Work instructions ->
Repeat verbatim, and only, the lines of the data below, beginning at the line that contains "Sequential share of" and stopping after the line that contains "Global-route usage over".

━━ Source information ━━

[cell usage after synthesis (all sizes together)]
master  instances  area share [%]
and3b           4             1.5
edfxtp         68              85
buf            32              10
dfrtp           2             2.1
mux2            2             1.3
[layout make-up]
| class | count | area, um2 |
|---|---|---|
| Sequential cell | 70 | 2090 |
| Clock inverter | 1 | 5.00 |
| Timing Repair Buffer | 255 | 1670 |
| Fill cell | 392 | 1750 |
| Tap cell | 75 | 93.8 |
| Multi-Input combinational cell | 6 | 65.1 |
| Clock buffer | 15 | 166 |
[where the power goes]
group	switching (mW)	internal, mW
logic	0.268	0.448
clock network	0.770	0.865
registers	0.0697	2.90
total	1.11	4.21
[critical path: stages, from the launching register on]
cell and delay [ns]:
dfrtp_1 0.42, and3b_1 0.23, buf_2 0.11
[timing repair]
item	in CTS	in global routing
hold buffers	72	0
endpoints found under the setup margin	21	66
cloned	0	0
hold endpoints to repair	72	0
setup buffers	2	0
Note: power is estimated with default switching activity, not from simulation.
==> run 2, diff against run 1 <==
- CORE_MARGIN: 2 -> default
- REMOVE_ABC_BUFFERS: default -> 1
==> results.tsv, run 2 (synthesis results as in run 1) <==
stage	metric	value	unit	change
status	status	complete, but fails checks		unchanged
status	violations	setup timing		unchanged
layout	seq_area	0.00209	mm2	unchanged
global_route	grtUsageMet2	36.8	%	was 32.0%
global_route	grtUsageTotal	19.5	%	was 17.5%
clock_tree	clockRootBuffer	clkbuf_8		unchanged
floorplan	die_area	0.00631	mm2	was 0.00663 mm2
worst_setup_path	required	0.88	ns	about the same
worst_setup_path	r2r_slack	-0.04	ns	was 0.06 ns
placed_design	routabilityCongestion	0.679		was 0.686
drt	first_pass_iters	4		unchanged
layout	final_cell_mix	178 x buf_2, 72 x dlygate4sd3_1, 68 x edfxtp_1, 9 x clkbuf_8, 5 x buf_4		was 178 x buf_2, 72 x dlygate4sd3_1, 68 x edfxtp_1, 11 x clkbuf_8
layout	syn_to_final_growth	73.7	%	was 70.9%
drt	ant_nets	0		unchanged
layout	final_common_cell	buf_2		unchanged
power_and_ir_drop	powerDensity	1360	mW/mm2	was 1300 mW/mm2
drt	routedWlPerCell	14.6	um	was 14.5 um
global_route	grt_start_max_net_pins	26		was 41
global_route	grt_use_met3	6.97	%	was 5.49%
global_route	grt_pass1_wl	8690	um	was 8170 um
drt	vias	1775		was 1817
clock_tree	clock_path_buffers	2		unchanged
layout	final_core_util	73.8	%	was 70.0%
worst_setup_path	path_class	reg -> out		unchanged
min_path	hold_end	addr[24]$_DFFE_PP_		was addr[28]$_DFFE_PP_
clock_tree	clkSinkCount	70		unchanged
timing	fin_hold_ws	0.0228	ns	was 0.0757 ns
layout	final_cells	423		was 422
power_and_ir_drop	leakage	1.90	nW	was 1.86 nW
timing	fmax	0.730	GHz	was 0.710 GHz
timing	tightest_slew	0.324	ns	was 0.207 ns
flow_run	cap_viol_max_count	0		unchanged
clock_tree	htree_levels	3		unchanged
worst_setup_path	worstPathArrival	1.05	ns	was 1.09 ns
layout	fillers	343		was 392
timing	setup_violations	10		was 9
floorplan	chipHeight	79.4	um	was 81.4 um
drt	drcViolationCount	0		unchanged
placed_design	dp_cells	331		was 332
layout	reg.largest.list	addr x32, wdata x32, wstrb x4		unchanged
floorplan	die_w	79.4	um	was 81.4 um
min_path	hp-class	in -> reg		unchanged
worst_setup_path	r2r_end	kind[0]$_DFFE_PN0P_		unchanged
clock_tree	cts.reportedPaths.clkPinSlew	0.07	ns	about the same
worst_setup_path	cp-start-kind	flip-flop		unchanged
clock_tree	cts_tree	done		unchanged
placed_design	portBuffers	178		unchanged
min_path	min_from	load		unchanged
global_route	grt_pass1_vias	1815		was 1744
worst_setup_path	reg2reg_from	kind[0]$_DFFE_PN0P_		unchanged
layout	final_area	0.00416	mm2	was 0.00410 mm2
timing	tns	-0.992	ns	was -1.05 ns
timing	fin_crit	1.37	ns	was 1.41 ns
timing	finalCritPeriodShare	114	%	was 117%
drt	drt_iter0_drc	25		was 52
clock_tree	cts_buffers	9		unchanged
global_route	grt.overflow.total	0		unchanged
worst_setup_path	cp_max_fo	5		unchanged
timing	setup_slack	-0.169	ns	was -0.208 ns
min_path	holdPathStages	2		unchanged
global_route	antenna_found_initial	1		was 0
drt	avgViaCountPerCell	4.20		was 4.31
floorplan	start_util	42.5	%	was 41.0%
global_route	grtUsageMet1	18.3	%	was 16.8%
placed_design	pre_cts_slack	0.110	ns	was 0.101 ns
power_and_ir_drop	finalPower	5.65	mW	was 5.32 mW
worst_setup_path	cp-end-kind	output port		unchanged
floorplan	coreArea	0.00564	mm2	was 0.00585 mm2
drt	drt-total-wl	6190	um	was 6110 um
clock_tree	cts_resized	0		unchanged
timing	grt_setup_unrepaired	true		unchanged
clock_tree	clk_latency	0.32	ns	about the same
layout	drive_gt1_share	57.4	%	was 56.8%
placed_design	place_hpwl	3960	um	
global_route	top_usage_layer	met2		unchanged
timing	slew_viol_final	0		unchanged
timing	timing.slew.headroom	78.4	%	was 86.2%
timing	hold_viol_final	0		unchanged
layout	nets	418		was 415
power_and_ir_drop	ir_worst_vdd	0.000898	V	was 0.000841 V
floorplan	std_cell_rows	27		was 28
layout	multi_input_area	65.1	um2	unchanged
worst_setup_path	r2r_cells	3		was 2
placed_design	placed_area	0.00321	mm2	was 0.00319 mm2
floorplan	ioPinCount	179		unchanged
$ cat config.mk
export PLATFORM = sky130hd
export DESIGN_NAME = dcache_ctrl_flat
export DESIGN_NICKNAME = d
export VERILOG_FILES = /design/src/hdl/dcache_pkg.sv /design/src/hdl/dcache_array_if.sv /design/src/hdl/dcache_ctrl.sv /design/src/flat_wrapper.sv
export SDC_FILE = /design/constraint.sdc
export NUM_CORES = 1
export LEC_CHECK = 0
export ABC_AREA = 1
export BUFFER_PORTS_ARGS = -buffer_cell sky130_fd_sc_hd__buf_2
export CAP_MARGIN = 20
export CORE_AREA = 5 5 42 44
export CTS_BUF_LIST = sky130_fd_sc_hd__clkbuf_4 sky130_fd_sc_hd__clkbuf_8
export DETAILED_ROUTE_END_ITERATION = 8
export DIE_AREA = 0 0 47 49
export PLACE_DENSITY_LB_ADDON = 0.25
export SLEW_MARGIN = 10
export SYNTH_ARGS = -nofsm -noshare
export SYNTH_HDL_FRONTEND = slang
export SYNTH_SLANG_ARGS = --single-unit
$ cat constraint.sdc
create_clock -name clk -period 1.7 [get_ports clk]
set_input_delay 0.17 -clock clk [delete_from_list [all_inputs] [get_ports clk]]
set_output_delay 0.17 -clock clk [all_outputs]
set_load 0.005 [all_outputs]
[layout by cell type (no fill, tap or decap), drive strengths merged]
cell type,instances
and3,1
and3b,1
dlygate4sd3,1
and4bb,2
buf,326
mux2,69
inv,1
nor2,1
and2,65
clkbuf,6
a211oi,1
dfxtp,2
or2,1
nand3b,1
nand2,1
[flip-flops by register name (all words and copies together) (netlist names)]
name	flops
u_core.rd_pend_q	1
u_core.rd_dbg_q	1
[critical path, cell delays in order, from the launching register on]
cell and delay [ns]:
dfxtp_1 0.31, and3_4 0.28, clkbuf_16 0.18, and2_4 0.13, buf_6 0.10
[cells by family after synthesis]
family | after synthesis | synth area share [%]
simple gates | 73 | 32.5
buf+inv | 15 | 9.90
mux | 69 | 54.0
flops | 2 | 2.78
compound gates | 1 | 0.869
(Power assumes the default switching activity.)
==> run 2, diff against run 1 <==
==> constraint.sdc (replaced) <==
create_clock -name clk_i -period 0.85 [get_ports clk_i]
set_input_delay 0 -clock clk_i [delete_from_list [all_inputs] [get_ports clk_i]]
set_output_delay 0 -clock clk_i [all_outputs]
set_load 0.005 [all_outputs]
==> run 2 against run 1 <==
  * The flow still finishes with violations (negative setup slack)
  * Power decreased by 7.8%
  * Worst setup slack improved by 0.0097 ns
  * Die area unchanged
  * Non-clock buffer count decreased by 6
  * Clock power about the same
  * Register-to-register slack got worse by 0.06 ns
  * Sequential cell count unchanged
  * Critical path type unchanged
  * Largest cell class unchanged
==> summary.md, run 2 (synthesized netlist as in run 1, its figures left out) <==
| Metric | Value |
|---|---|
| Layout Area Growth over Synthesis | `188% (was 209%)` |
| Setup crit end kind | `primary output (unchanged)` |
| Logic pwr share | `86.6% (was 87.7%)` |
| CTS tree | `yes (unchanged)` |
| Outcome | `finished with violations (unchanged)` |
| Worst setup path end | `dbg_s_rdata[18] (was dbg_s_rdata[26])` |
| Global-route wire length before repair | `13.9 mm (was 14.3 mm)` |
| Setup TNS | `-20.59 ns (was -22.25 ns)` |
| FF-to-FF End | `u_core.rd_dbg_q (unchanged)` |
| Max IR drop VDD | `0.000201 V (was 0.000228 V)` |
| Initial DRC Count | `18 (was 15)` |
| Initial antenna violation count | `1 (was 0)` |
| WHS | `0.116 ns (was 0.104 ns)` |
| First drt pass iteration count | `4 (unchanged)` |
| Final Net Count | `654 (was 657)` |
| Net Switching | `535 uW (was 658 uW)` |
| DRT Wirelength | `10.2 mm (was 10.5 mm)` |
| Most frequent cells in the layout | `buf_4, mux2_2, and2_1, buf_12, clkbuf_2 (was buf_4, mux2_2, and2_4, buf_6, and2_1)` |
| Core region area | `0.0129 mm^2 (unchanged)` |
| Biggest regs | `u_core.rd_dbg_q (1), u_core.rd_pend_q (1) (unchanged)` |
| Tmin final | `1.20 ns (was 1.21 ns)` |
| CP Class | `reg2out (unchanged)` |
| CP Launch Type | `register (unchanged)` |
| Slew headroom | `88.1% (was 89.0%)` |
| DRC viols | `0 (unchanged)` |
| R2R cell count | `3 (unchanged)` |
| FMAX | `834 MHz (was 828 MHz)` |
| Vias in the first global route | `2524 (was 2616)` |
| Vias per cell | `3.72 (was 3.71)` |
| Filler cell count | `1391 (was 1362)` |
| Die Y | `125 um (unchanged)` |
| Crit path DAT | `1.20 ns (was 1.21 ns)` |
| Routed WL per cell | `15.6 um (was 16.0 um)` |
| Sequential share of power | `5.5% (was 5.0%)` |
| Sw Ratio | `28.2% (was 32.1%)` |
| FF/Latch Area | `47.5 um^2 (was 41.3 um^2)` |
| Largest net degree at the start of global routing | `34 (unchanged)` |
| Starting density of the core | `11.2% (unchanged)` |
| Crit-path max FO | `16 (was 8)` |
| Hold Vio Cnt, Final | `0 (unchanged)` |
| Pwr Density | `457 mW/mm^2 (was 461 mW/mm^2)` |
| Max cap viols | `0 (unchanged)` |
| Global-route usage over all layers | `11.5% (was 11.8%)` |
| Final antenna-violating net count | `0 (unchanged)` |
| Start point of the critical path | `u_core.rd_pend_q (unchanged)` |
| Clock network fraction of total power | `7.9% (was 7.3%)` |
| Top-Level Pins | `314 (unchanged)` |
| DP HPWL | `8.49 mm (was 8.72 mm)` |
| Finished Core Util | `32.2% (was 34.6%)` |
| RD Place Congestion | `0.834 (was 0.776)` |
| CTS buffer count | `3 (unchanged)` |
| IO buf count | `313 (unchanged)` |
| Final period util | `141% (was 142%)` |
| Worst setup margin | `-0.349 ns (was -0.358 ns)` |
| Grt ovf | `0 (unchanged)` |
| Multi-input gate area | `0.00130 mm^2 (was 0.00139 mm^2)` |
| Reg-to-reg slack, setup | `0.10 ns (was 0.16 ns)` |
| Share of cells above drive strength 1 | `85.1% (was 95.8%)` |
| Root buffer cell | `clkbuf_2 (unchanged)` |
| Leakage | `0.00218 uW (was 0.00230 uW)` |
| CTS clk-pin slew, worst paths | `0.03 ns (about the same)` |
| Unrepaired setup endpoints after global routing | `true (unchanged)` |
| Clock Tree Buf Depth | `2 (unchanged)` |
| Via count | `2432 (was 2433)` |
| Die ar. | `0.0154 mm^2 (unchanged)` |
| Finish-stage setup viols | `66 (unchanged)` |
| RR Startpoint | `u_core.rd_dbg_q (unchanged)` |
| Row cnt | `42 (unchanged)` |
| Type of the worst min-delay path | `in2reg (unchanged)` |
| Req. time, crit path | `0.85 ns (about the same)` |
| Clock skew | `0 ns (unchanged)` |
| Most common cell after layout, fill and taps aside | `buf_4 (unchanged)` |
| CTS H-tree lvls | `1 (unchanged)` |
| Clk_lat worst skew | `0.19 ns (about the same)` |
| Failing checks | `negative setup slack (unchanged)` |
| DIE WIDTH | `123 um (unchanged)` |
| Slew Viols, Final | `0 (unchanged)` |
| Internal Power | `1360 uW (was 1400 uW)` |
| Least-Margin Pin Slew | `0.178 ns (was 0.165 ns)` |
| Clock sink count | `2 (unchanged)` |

━━━

Answer to this problem ->
| Sequential share of power | `5.5% (was 5.0%)` |
| Sw Ratio | `28.2% (was 32.1%)` |
| FF/Latch Area | `47.5 um^2 (was 41.3 um^2)` |
| Largest net degree at the start of global routing | `34 (unchanged)` |
| Starting density of the core | `11.2% (unchanged)` |
| Crit-path max FO | `16 (was 8)` |
| Hold Vio Cnt, Final | `0 (unchanged)` |
| Pwr Density | `457 mW/mm^2 (was 461 mW/mm^2)` |
| Max cap viols | `0 (unchanged)` |
| Global-route usage over all layers | `11.5% (was 11.8%)` |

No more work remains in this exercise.